**BRIEF**:
Using the data below, show every line where the word "constraint" occurs.

Dataset entries:
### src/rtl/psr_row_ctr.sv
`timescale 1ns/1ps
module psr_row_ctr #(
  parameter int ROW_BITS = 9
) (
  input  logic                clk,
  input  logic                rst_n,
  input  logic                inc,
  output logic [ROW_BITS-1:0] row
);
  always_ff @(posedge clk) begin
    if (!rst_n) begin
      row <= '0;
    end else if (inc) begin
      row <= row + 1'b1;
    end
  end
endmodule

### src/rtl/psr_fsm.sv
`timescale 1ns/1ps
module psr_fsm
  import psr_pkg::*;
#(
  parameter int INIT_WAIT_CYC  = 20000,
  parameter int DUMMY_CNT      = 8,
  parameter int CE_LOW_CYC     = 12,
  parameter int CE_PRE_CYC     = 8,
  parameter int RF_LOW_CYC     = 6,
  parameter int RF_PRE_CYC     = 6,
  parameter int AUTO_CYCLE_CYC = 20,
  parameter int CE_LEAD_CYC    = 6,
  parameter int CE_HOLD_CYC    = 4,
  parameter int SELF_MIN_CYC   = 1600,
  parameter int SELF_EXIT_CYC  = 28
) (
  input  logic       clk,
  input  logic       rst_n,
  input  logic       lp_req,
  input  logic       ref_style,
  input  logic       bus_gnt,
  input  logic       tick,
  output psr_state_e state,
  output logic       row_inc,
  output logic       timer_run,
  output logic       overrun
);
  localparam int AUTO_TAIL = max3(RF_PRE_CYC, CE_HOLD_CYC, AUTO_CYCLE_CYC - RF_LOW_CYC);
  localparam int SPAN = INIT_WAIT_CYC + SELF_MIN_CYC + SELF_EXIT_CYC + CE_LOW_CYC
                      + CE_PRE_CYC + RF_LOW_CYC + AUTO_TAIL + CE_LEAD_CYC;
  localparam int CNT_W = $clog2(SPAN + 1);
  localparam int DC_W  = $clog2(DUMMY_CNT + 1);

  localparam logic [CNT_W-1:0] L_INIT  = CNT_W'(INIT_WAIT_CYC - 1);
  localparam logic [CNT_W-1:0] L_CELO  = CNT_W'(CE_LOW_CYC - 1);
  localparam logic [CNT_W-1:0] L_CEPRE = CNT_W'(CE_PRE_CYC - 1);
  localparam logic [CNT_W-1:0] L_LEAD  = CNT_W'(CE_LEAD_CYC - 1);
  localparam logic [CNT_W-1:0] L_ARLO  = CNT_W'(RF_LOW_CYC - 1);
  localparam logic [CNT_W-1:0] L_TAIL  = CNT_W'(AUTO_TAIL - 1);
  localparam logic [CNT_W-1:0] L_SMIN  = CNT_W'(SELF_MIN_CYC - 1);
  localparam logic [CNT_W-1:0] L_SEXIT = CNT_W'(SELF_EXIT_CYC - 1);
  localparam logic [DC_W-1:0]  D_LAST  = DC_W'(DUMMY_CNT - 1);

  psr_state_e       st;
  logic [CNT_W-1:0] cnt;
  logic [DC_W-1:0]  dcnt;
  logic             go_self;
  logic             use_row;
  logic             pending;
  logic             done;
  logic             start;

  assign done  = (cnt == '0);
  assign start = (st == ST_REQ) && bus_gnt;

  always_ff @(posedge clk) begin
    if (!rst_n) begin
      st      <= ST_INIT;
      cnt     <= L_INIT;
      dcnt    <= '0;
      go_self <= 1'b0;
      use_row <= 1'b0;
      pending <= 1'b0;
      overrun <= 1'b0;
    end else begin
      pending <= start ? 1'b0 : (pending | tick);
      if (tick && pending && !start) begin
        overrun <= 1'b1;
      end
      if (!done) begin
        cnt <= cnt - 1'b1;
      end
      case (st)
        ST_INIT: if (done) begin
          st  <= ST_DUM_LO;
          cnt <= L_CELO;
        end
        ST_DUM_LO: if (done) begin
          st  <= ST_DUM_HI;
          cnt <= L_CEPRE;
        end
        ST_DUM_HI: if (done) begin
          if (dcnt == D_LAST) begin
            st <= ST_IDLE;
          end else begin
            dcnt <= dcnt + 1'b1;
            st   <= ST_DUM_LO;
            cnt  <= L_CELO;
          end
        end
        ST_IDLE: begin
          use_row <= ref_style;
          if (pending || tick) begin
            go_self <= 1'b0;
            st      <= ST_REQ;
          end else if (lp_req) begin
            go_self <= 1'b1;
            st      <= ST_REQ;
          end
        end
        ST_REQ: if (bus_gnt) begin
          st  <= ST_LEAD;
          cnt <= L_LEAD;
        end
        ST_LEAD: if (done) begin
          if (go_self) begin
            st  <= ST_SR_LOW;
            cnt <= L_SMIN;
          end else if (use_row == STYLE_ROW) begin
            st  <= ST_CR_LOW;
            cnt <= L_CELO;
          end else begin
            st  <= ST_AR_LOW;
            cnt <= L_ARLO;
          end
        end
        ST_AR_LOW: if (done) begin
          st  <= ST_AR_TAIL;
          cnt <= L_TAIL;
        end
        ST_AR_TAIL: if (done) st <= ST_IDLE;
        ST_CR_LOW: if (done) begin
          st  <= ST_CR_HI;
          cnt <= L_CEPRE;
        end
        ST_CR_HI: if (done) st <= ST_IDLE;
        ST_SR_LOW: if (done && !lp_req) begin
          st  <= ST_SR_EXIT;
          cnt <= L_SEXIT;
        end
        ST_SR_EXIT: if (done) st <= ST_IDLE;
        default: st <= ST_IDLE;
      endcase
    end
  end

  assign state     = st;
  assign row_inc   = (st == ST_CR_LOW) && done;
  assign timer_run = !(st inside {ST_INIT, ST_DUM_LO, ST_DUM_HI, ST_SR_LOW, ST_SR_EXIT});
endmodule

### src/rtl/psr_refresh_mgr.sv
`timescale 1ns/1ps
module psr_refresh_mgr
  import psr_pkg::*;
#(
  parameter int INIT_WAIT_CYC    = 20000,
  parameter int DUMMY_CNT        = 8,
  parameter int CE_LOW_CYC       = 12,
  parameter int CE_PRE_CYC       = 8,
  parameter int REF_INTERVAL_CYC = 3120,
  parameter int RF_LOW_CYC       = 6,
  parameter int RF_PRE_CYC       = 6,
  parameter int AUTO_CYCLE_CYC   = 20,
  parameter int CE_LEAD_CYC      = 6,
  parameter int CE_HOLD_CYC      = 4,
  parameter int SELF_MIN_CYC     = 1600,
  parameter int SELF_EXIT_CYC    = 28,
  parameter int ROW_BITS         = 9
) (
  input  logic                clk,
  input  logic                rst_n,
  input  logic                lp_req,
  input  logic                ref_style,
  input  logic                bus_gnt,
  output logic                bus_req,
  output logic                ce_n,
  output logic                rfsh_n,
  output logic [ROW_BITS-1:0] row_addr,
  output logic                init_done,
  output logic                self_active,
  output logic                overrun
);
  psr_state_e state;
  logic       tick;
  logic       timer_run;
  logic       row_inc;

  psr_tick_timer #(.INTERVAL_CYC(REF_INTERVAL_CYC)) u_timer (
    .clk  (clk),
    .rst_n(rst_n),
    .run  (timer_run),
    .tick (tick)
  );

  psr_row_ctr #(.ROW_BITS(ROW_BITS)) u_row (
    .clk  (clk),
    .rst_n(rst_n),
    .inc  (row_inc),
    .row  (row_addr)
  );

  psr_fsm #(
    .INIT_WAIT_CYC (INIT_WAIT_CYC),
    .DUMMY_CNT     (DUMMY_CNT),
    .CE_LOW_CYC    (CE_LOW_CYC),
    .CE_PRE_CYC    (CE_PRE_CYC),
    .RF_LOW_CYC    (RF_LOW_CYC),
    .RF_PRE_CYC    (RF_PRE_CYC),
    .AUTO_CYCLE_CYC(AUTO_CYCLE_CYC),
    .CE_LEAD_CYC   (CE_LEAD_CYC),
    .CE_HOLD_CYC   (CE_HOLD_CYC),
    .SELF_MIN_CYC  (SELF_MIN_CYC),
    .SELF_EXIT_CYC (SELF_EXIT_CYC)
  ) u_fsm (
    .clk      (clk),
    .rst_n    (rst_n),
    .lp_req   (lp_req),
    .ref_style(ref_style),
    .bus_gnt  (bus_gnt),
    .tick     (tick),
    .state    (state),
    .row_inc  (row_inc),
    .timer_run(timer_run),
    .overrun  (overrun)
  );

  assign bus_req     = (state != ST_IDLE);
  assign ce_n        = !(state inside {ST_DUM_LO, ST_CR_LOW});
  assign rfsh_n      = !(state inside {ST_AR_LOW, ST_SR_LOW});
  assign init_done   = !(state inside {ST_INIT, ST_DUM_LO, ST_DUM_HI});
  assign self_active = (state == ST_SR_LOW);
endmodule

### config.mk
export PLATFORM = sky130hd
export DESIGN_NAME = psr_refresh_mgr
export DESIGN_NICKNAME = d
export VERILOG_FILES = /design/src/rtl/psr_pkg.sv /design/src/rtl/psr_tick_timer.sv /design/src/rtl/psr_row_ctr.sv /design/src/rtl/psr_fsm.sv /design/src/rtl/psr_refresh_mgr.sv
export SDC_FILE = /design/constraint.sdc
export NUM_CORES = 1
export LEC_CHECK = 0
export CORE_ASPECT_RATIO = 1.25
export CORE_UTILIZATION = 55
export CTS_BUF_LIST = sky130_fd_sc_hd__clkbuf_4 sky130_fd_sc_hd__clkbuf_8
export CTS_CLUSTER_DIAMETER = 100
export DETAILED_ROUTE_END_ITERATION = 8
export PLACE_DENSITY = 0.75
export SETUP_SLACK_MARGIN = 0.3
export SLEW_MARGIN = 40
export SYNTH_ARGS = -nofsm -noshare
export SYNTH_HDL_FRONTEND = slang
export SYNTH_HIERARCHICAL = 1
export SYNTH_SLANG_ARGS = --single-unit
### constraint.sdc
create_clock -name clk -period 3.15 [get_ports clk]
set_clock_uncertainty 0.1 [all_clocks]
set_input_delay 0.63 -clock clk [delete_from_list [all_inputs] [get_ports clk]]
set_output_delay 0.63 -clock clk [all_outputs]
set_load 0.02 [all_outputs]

==

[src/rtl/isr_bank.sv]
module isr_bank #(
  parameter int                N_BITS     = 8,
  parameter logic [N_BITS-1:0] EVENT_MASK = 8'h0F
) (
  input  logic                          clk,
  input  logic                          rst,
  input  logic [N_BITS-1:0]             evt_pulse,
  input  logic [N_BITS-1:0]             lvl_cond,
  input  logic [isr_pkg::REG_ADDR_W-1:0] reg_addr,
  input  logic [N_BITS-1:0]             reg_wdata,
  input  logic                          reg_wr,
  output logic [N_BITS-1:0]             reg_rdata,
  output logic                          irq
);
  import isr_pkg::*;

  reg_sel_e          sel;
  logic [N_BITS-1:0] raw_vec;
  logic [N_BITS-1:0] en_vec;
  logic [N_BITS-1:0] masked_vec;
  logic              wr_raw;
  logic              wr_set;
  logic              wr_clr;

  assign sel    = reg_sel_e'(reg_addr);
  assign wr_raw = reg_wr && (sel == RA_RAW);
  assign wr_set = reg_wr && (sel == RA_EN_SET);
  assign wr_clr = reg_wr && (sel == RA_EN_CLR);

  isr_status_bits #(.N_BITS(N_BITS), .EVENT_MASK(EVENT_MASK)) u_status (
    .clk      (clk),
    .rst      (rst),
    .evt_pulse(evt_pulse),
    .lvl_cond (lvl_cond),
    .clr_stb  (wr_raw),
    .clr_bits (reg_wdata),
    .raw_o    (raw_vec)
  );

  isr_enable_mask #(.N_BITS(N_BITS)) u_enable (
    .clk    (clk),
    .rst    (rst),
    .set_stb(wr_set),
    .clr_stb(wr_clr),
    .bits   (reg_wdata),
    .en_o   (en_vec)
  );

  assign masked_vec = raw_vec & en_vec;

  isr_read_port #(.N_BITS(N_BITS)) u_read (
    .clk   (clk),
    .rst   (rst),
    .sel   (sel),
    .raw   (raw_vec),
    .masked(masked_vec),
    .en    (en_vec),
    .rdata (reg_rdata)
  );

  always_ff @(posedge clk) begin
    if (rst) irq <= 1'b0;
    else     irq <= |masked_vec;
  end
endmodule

**THE COMPLETED TASK**:
export SDC_FILE = /design/constraint.sdc
### constraint.sdc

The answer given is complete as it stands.